Interviews

David Černý: Artocalypsa and the dead presidents

From May 6th to November 2026, Il Teatro dell’Arte (NuoveFondamenta) in Venice presents Artocalypsa, a major exhibition by Czech artist David Černý, coinciding with the 61st Venice Biennale. Bringing together large-scale sculptures, political provocations, and dystopian imagery, the exhibition reflects on contemporary Europe through satire, violence, and technological anxiety. This interview explores Černý’s longstanding engagement with political contradiction, the aesthetics of conflict, and the enduring ambiguity between innovation and destruction, tracing how his work confronts the collapse of collective ideals in an increasingly unstable world.
by Silvia Baldereschi
Silvia Baldereschi
David Černý

Artocalypsa opens in Venice at Il Teatro dell’Arte (NuoveFondamenta) from 6 May to 6 November 2026, coinciding with the 61st Venice Art Biennale. Venice is a city deeply shaped by spectacle, tourism, and the global art market, and during the Biennale these dynamics are particularly amplified. What does it mean for you to present this exhibition in such a highly exposed context?

It is undoubtedly a more significant place to present my view of the chaotic world we live in — and perhaps are already merely surviving through. I’ve been coming to the Biennale quite regularly for the past thirty years. I think the tendency has been increasingly alarming, increasingly downward. I’m afraid a reversal is not going to happen anytime soon.

Your practice has long engaged with Europe’s political contradictions, from Entropa onward. Looking at today’s geopolitical climate, how has your perspective on Europe changed between 2009 and 2026?
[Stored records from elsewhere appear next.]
===== src/hdl/rx_link_pkg.sv =====
// Receive link package
// Link codes, sizes, parser states and the structs that are
// shared along the 16-bit link receive path

package rx_link_pkg;

    ////////////////////////////////////////////////////////////
    // Link codes
    ////////////////////////////////////////////////////////////

    // D5.6 high byte, K28.5 low byte
    localparam logic [15:0] SYNC_WORD = 16'hC5BC;
    // K28.2 high byte, K27.7 low byte
    localparam logic [15:0] SOF_WORD  = 16'h5CFB;
    localparam logic [31:0] HEAD_FLAG = 32'hEB90_E116;
    // Sent with both K flags when the link drops
    localparam logic [15:0] LOSS_WORD = 16'hFFFF;

    ////////////////////////////////////////////////////////////
    // Sizes and limits
    ////////////////////////////////////////////////////////////

    localparam int ADDR_W       = 32;
    localparam int BYTES_W      = 16;
    localparam int DMA_W        = 64;
    localparam int FIFO_DEPTH   = 512;
    localparam int FIFO_AW      = $clog2(FIFO_DEPTH);
    localparam int LINK_HOLDOFF = 1024;
    localparam int HOLDOFF_W    = $clog2(LINK_HOLDOFF);

    // Parser states, one link word per cycle
    typedef enum logic [3:0] {
        IDLE, SYNC, HEAD, TYPE, LINE, LENGTH, DATA, CHECK, END1, END2
    } rx_state_e;

    typedef struct packed {
        logic        k_msb;
        logic        k_lsb;
        logic [15:0] data;
    } lane_word_t;

    // Type word layout: [14] file end, [13:12] channel,
    // [11:8] data type, [7:0] line number bits 23..16
    typedef struct packed {
        logic               file_end;
        logic [1:0]         channel;
        logic [3:0]         data_type;
        logic [23:0]        line_num;
        logic [BYTES_W-1:0] byte_len;
        logic               csum_err;
    } frame_info_t;

    typedef struct packed {
        logic [ADDR_W-1:0]  addr;
        logic [BYTES_W-1:0] byte_cnt;
    } dma_cmd_t;

endpackage

===== src/hdl/rx_frame_parser.sv =====
`timescale 1ns/1ps
// Receive frame parser
// Finds sync, start-of-frame and the 32-bit head flag, captures
// the type, line and length words, strobes the payload words out
// and checks the 16-bit running checksum at the end of the frame

module rx_frame_parser import rx_link_pkg::*; (
    input  logic               clk,
    input  logic               i_rst,
    input  lane_word_t         i_lane,
    output logic               o_word_valid,
    output logic [15:0]        o_word,
    output logic               o_len_valid,
    output logic [BYTES_W-1:0] o_len,
    output logic               o_frame_end,
    output logic               o_frame_done,
    output frame_info_t        o_info
);

    rx_state_e          state;
    rx_state_e          state_nxt;
    logic [15:0]        prev_data;
    logic               head_half;
    logic [BYTES_W-2:0] data_cnt;
    logic [15:0]        csum;
    frame_info_t        hdr;
    logic               is_sync;
    logic               is_sof;
    logic               last_data;

    assign is_sync   = ~i_lane.k_msb & i_lane.k_lsb & (i_lane.data == SYNC_WORD);
    assign is_sof    = i_lane.k_msb & i_lane.k_lsb & (i_lane.data == SOF_WORD);
    // Length is in bytes, two bytes per link word
    assign last_data = (data_cnt == hdr.byte_len[BYTES_W-1:1] - 1'b1);

    ////////////////////////////////////////////////////////////
    // State machine
    ////////////////////////////////////////////////////////////

    always_comb begin
        state_nxt = state;
        case (state)
            IDLE: begin
                if (is_sync) begin
                    state_nxt = SYNC;
                end
            end
            SYNC: begin
                // Repeated sync idles keep us waiting for SOF
                if (is_sof) begin
                    state_nxt = HEAD;
                end else if (!is_sync) begin
                    state_nxt = IDLE;
                end
            end
            HEAD: begin
                // Second flag word: compare the full 32 bits
                if (head_half) begin
                    if ({prev_data, i_lane.data} == HEAD_FLAG) begin
                        state_nxt = TYPE;
                    end else begin
                        state_nxt = IDLE;
                    end
                end
            end
            TYPE:   state_nxt = LINE;
            LINE:   state_nxt = LENGTH;
            LENGTH: state_nxt = DATA;
            DATA: begin
                if (last_data) begin
                    state_nxt = CHECK;
                end
            end
            CHECK:   state_nxt = END1;
            END1:    state_nxt = END2;
            default: state_nxt = IDLE;
        endcase
    end

    always_ff @(posedge clk) begin
        if (i_rst) begin
            state        <= IDLE;
            head_half    <= 1'b0;
            data_cnt     <= '0;
            o_word_valid <= 1'b0;
            o_len_valid  <= 1'b0;
            o_frame_end  <= 1'b0;
            o_frame_done <= 1'b0;
        end else begin
            state        <= state_nxt;
            head_half    <= (state == HEAD) & ~head_half;
            data_cnt     <= (state == DATA) ? data_cnt + 1'b1 : '0;
            o_word_valid <= (state == DATA);
            o_len_valid  <= (state == LENGTH);
            o_frame_end  <= (state == END1);
            o_frame_done <= (state == CHECK);
        end
    end

    ////////////////////////////////////////////////////////////
    // Header capture and checksum
    ////////////////////////////////////////////////////////////

    always_ff @(posedge clk) begin
        prev_data <= i_lane.data;
        o_word    <= i_lane.data;
        o_len     <= i_lane.data;

        case (state)
            TYPE: begin
                hdr.file_end            <= i_lane.data[14];
                hdr.channel             <= i_lane.data[13:12];
                hdr.data_type           <= i_lane.data[11:8];
                hdr.line_num[23:16]     <= i_lane.data[7:0];
                hdr.csum_err            <= 1'b0;
            end
            LINE:   hdr.line_num[15:0] <= i_lane.data;
            LENGTH: hdr.byte_len       <= i_lane.data;
            CHECK: begin
                // Result held until the next frame completes
                o_info          <= hdr;
                o_info.csum_err <= (csum != i_lane.data);
            end
            default: ;
        endcase

        // Sum covers type word through the last payload word
        if (state inside {TYPE, LINE, LENGTH, DATA}) begin
            csum <= csum + i_lane.data;
        end else begin
            csum <= '0;
        end
    end

endmodule


===== config.mk =====
export PLATFORM = sky130hd
export DESIGN_NAME = rx_frame_parser
export DESIGN_NICKNAME = d
export VERILOG_FILES = /design/src/hdl/rx_link_pkg.sv /design/src/hdl/rx_frame_parser.sv
export SDC_FILE = /design/constraint.sdc
export NUM_CORES = 1
export LEC_CHECK = 0
export BUFFER_PORTS_ARGS = -buffer_cell sky130_fd_sc_hd__buf_4
export CORE_MARGIN = 2
export CORE_UTILIZATION = 40
export CTS_CLUSTER_DIAMETER = 100
export DETAILED_ROUTE_END_ITERATION = 10
export RECOVER_POWER = 25
export SYNTH_ARGS = -nofsm -noshare
export SYNTH_HDL_FRONTEND = slang
export SYNTH_SLANG_ARGS = --single-unit

===== constraint.sdc =====
create_clock -name clk -period 4.22 [get_ports clk]
set_input_delay 0.211 -clock clk [delete_from_list [all_inputs] [get_ports clk]]
set_output_delay 0.211 -clock clk [all_outputs]
set_load 0.01 [all_outputs]

# ---- Word level (Yosys, flattened, before mapping)
# Index checks and enable logic that the tools add are counted.
dict set report word_totals {
  ff_bits 151
  latchBits 0
  mem_bits_rw 0
  rom_bits 0
  in_bits 20
  out_inout_bits 84
  wordCells 60
  memories 0
}
dict set report op_classes {
  add_sub_neg 3
  mul 0
  div 0
  order_cmp 0
  n_eq_ne 17
  shifts 0
  n_mux 7
  n_bitwise 8
  n_reduce_logical 4
}
# cell n
set ops {}
lappend ops {{$pmux 4 s9} 1}
lappend ops {{$eq 32x32->1 const B} 1}
lappend ops {{$mux 4} 5}
lappend ops {{$add 16x16->16} 1}
lappend ops {{$eq 16x15->1 const B} 1}
lappend ops {{$eq 16x16->1 const B} 1}
lappend ops {{$eq 4x3->1 const B} 4}
lappend ops {{$ne 16x16->1} 1}
lappend ops {{$add 15x1->15 const B} 1}
lappend ops {{$eq 15x15->1} 1}
lappend ops {{$sub 15x1->15 const B} 1}
lappend ops {{$eq 4x2->1 const B} 2}
lappend ops {{$ne 2x2->1 const B} 3}
lappend ops {{$and 1x1->1} 5}
lappend ops {{$eq 4x1->1 const B} 1}
lappend ops {{$eq 4x4->1 const B} 1}
lappend ops {{$logic_not 4->1} 1}
lappend ops {{$reduce_and 4->1} 1}
lappend ops {{$reduce_bool 4->1} 1}
lappend ops {{$ne 3x3->1 const B} 1}
lappend ops {{$not 1->1} 3}
lappend ops {{$mux 2} 1}
lappend ops {{$reduce_or 2->1} 1}

# ---- Logic depth before layout (Yosys ltp)
dict set report depth {
  ltp_word 6
  mapped_depth 9
  ltp_nobuf 9
}

# ---- Worst setup path after synthesis
# No wires, ideal clock.
dict set report synth_path {
  path_type {reg-to-reg}
  from {register state[1]}
  to {register o_info[0] (netlist bit), enable pin}
  setup_ns 0.455
  arrival_ns 2.729
  required_ns 3.765
  path_slack_ns 1.036
  path_stages_with_launch 4
  n_path_buf 1
  period_less_slack_ns 3.184
  path_cell_list {dfxtp_1 clkbuf_1 nand2_1 nor2_1}
}
dict set report synth_via {
  elab_chain_cells 1
}
# item line
set synth_lines {}
lappend synth_lines {{start, declared} rx_frame_parser.sv:20} ;# rx_state_e state;
lappend synth_lines {{start signal, assigned} rx_frame_parser.sv:90} ;# state <= state_nxt;
lappend synth_lines {{$eq 4x3->1} rx_frame_parser.sv:109} ;# case (state)
lappend synth_lines {{end signal, assigned} rx_frame_parser.sv:121} ;# o_info <= hdr;
lappend synth_lines {{end, declared} rx_frame_parser.sv:17} ;# output frame_info_t o_info
# No other way between the ends.
# A chain may end at the register's enable or synchronous reset.

# ---- Final worst setup path
dict set report layout_path {
  from {input i_lane[1] (netlist bit)}
  to {register csum[15]}
}
dict set report layout_via {
  elab_chain_cells 1
}
# item line
set layout_lines {}
lappend layout_lines {{start, declared} rx_frame_parser.sv:10} ;# input lane_word_t i_lane,
lappend layout_lines {{$add 16x16->16} rx_frame_parser.sv:129} ;# csum <= csum + i_lane.data;
lappend layout_lines {{end signal, assigned} rx_frame_parser.sv:129}
lappend layout_lines {{end, declared} rx_frame_parser.sv:25} ;# logic [15:0] csum;
# No other way between the ends.

==> flow_metrics.py <==
metrics = {
    "min_path": {
        "hold_path_class": "in -> reg",
        "whs_path_depth": 2,
    },
    "detailed_routing": {
        "via_per_inst": 5.07,
        "drt_wl_total_mm": 13.5,
        "dr.pass1.iters": 5,
        "antenna_left": 0,
        "post_drt_wl_per_cell_um": 17.0,
        "drt_iter0_drc": 311,
        "vias": 4013,
        "drc": 0,
    },
    "timing": {
        "finalClockSkew_ns": 0.00858,
        "worst_slew_pin_slew_ns": 0.954,
        "finalHoldViolCount": 0,
        "setup_ws_ns": 1.65,
        "holdWs_ns": 0.0408,
        "period_needed_ns": 2.57,
        "tns_ns": 0,
        "min_period_over_period_pct": 60.9,
        "final-setup-viol-count": 0,
        "max_freq_mhz": 389,
        "drv_slew": 0,
        "slew_headroom_pct": 36.2,
        "rsz0062_at_grt": "no",
    },
    "synth": {
        "ys_types": 57,
        "yosysTopAreaCell": "edfxtp_1",
        "synthesis.nets": 516,
        "synthCells": 478,
        "ys.flop_type": "edfxtp_1",
        "synth_area_leaders": "edfxtp_1, dfxtp_1, ha_1",
        "async_flop_share_pct": 0,
        "synthMuxAreaShare_pct": 0.489,
        "syn-mean-instance-area_um2": 12.8,
        "synth_compound_area_share_pct": 7.50,
        "yosys.area_share.simple_pct": 14.3,
        "synth_area_um2": 6140,
        "synth_seq_cells": 151,
        "synth_top_family_by_area": "simple AND/OR/NAND/NOR gates",
        "seq_area_frac_synth_pct": 64.7,
        "ys.warnings.count": 0,
        "synth_top_area_share_pct": 46.5,
        "yosys.area_share.adder_pct": 3.79,
        "synth_xor_xnor_area_share_pct": 5.56,
        "synth_edf_count": 95,
    },
    "place": {
        "port_buffers": 103,
        "post-place-ws_ns": 1.72,
        "gp_congestion": 0.847,
        "hpwl_mm": 9.36,
    },
    "clocking": {
        "clk_path_buf_depth": 2,
        "postCtsSetupRepairBufs": 0,
        "clock-root-buffer": "clkbuf_16",
        "cts_tree": "built",
        "clock_sinks": 151,
        "insertion_delay_ns": 0.41,
        "clk_pin_slew_worst_paths_ns": 0.06,
        "htree_levels": 4,
        "cts_buffers": 17,
        "cts_resized": 0,
    },
    "global_routing": {
        "gr-total-overflow": 0,
        "grt_first_pass_wirelength_mm": 21.2,
        "globalRouteTotalUtil_pct": 17.1,
        "grt_pass1_vias": 4061,
        "antenna_found_initial": 0,
        "grt_max_degree": 34,
    },
    "pwr": {
        "swShare_pct": 20.5,
        "p_sw_mw": 0.644,
        "peakVddDrop_mv": 0.281,
        "seq_power_share_pct": 50.0,
        "p_leak_nw": 2.87,
        "p_int_mw": 2.50,
        "p_clk_share_pct": 46.6,
        "p_per_area_nw_per_um2": 410,
        "p_comb_share_pct": 3.3,
    },
    "run_status": {
        "status": "finished clean",
    },
    "floorplan": {
        "io_pins": 104,
        "floorplan.initialDensity_pct": 40.7,
        "core_area_um2": 15100,
        "die_h_um": 128,
        "dieArea_um2": 16400,
        "rows": 45,
        "die_w_um": 128,
    },
    "setup_path": {
        "crit_path_start_kind": "input pin",
        "reg2reg_depth": 8,
        "cp.arrival_ns": 2.91,
        "critPathMaxFanout": 8,
        "end_kind": "register",
        "cp.required_ns": 4.56,
        "path_class": "in -> reg",
    },
    "job": {
        "maxCapViolCount": 0,
    },
    "finish": {
        "layout_commonest_cell": "edfxtp_1",
        "final_core_util_pct": 50.9,
        "diodes": 0,
        "drive_gt1_share_pct": 21.7,
        "area_delta_synth_final_pct": 25.2,
        "final_cell_mix": "edfxtp_1, buf_4, dfxtp_1",
        "fin_nets": 629,
    },
}
routing by layer:
layer / part of all wire [%] / track usage [%] / vias to the layer above / wire length, um
met4: 0.52 / 5.69 / 0 / 70
met5: 0 / 0 / - / 0
met2: 49 / 28.0 / 105 / 6540
li1: - / - / 1971 / -
met3: 4.9 / 4.80 / 6 / 655
met1: 46 / 21.9 / 1931 / 6200
critical path, cell delays in order:
cell	delay (ns)
dlygate4sd3_1	0.52
clkbuf_1	0.38
ha_1	0.34
a211oi_1	0.39
o21a_1	0.22
o21a_1	0.21
o31ai_1	0.13
a41oi_1	0.29
mux2i_1	0.21
flip-flops by register name, summed over array words and instances (netlist names):
name / flops
csum: 16
state: 4
o_word_valid: 1
prev_data: 16
o_frame_done: 1
o_info: 48
hdr: 47
o_len_valid: 1
data_cnt: 15
head_half: 1
o_frame_end: 1
through the flow:
stage / total power [mW] / std cells / instance area, um^2
CTS: 3.19 / 792 / 7750
global placement: 1.71 / 744 / 7010
floorplan: 1.65 / 478 / 6140
detailed placement: 1.71 / 744 / 7010
finish: 3.15 / 792 / 7690
global route: 3.25 / 792 / 7690
synth_stat cells (all sizes together), types with 5 or more instances:
| cell type | n |
|---|---|
| or3 | 9 |
| xor2 | 17 |
| nand2 | 16 |
| nor2b | 6 |
| o21ai | 11 |
| nor4 | 10 |
| nor4b | 5 |
| nor2 | 49 |
| clkbuf | 11 |
| dfxtp | 56 |
| a21oi | 16 |
| nor3 | 18 |
| inv | 13 |
| a21o | 5 |
| buf | 17 |
| o21a | 5 |
| xnor2 | 22 |
| edfxtp | 95 |
| nand3 | 7 |
| ha | 17 |
| or2 | 5 |
| and3 | 5 |
final timing paths:
path | end | from | slack, ns
max reg2reg | state[0] | hdr[2] | 1.68
min | state[3] | i_rst | 0.04
min reg2reg | o_info[25] | hdr[25] | 0.41
max | csum[15] | i_lane[1] | 1.65
area by class of cell:
type	count	area, um^2
flip-flops and latches	151	3970
fillers	1320	7400
multi-input cells	286	1960
clock buffers	21	450
repair buffers	122	896
well taps	188	235
inverters	13	48.8
clock inverters	11	125
power groups by stage:
stage / clock [mW] / sequential (mW) / combinational [mW]
floorplan: 0 / 1.61 / 0.0428
CTS: 1.50 / 1.57 / 0.114
global placement: 0 / 1.60 / 0.101
detailed placement: 0 / 1.61 / 0.102
global route: 1.56 / 1.57 / 0.115
finish: 1.47 / 1.57 / 0.105
timing repair:
item                                   in CTS  in global routing
hold buffers                               16                  0
endpoints found under the hold margin      16                  0
setup endpoints to repair                   0                  0
cells by family after synthesis:
| logic type | count (synthesis) |
|---|---|
| AOI/OAI and AO/OA | 65 |
| xor gates and xnor gates | 39 |
| adders and majority gates | 18 |
| buffers and inverters | 41 |
| DFF | 151 |
| muxes | 3 |
| and+or+nand+nor | 161 |
(Power assumes the default switching activity.)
In 2009, Europe was already clearly chaotic, but despite the skepticism and irony I used in Entropa, I still secretly hoped there might be a possibility of change. Today, I no longer hope. After Covid and another insane war, I feel a deep depression.

Within a Biennale often shaped by layered, open-ended narratives, your work stands out for its directness and explicit imagery. How do you negotiate the tension between immediacy and ambiguity?

Both are probably present in most of the things I do. Sometimes ambiguity can be concealed by immediacy, and sometimes the opposite.

Weapons and military technologies recur throughout your work, often presented with a striking formal appeal. How do you work through the contradiction between their aesthetic seduction and the violence they embody?

The question is what actually contains what. Is violence embedded in the weapon, or is violence merely presented through it? And isn’t war an essential part of our genotype? In every millimetre of our bodies, there is essentially a permanent conflict taking place between viruses, bacteria, and the immune system — and the immune system often fights against its own host.

I think the development of weapons and their technical execution can be admirable. Much less admirable are the people behind their misuse — those capable of destroying and killing, with a single decision, everything beautiful we as humans are able to create, including new life itself.

Provocation and satire have been central to your practice since your earliest interventions. After more than three decades, how do you keep them from becoming a formula or mere shock, and what do you see as the biggest failure of reception: indifference, misunderstanding, or agreement?

That cannot really be answered directly; it differs greatly from one work to another. In many cases there are also misinterpretations — and vice versa. My works require explanation, which is why in Venice we have QR codes next to every piece, so people can read about the connections to the world around us and the relationships between the works in Artocalypsa. For the first time in an exhibition, I tried to tell a story through them.

Many of the works in Artocalypsa resonate strongly with today’s political anxieties. Do you see your exhibition as responding to the present moment, or as revealing that these tensions have always been latent within society?

Yes, some of the objects are of course a direct reaction to the current situation, but others are twenty or thirty years old. It is depressing that they remain relevant and still reflect recurring war crimes and human filth. So in that sense, both interpretations apply.

In the Inventors/Scientists series you focus on figures whose achievements are inseparable from their destructive applications. Do you think technological innovation inevitably carries a moral ambiguity, or does responsibility lie elsewhere?

No, it is about the ambiguity of the phenomenon itself. Was Leonardo da Vinci responsible for the massacre at 1989 Tiananmen Square protests and massacre, represented in this show by the work Tiank Square? Interestingly enough, when da Vinci wrote his letter of intent to the Medici family, he presented himself primarily as a weapons engineer and constructor, while barely mentioning — almost deliberately avoiding mention of — his artistic abilities?

Artocalypsa by David Černý is showing at Il Teatro dell’Arte (NuoveFondamenta) until November 2026.